### Dataset

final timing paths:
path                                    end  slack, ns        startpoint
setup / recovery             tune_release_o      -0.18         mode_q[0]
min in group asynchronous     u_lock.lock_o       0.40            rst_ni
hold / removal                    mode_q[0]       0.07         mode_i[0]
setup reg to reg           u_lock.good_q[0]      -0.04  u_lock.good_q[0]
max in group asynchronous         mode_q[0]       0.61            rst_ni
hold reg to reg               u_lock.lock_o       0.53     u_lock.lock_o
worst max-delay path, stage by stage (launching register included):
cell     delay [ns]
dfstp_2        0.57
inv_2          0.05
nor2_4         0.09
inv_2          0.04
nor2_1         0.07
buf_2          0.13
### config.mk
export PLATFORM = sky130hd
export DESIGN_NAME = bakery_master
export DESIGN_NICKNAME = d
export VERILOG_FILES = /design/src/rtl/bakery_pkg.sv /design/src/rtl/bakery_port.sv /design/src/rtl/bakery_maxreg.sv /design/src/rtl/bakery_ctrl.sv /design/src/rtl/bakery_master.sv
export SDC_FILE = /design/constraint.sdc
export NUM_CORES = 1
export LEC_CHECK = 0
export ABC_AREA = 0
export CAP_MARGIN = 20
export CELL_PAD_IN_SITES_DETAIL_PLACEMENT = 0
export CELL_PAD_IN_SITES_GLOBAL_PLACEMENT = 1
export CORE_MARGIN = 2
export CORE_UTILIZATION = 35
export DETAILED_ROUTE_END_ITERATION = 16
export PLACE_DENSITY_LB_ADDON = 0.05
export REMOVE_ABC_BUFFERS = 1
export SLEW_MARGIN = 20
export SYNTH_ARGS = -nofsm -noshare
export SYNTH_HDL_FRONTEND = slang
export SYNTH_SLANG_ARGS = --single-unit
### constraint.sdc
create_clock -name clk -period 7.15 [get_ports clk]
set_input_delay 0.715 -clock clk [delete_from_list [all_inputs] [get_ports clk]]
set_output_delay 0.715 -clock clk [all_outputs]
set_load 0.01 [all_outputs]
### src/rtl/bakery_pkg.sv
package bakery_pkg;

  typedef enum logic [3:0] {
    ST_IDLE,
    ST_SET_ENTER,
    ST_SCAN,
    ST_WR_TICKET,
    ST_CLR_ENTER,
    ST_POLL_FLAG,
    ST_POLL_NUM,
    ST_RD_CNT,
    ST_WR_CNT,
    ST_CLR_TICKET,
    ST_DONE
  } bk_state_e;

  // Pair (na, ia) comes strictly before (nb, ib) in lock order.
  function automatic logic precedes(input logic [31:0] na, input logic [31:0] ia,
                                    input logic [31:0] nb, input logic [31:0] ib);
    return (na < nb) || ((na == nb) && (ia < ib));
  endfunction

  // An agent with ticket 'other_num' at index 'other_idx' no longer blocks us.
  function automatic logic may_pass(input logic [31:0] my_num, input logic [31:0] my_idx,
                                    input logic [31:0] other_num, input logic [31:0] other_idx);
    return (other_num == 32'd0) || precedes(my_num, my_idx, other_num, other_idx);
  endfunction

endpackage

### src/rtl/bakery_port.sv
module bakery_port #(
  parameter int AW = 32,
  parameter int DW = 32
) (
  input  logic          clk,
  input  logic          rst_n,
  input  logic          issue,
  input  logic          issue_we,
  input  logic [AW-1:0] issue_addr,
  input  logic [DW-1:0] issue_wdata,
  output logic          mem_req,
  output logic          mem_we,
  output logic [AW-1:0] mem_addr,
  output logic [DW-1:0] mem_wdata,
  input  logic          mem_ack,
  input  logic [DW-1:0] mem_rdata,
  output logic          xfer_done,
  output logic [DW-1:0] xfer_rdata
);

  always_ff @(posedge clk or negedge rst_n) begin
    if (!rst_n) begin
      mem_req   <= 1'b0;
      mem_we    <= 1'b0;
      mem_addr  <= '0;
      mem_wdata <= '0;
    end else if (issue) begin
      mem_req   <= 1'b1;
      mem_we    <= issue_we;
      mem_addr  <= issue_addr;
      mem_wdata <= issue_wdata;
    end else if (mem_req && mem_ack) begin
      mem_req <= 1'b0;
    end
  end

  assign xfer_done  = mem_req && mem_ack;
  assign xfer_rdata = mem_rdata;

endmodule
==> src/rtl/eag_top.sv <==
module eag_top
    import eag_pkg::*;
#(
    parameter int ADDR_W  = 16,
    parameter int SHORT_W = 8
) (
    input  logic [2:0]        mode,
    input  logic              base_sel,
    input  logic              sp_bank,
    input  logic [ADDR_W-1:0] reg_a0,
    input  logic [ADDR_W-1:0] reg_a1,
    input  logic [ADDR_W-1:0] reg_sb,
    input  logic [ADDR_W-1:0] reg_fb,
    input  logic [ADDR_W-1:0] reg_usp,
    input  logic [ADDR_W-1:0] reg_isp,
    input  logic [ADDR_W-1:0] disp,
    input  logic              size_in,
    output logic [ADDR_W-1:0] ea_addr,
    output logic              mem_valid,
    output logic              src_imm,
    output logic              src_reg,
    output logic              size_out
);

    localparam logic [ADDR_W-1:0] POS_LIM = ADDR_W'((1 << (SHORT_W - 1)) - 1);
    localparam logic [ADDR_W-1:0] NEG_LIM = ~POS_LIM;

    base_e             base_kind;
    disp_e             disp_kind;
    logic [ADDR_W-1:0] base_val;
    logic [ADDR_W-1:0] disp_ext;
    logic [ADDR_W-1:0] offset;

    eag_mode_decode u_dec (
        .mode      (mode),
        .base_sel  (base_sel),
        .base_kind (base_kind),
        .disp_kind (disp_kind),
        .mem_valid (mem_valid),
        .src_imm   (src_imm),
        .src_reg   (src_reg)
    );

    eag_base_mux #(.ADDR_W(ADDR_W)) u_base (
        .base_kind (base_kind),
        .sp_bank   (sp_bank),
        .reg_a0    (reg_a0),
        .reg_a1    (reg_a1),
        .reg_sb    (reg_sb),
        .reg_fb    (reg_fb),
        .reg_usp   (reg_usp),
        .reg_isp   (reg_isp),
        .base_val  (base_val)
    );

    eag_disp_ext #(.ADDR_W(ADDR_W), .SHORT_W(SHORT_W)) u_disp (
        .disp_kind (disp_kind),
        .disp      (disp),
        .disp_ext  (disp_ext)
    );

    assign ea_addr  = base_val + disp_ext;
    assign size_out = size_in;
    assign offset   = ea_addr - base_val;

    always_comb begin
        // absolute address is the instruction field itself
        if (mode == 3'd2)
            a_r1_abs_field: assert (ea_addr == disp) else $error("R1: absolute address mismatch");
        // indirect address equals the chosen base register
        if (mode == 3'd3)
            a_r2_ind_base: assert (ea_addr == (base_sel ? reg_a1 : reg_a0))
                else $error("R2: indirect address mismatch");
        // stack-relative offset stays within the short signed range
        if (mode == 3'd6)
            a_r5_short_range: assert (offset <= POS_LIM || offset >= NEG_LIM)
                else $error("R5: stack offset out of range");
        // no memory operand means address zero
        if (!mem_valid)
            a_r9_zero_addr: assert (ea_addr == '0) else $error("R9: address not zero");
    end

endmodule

### Exercise objective
Filter the records, keeping only lines that contain "setup", and show those lines.

### Result of this exercise
setup / recovery             tune_release_o      -0.18         mode_q[0]
setup reg to reg           u_lock.good_q[0]      -0.04  u_lock.good_q[0]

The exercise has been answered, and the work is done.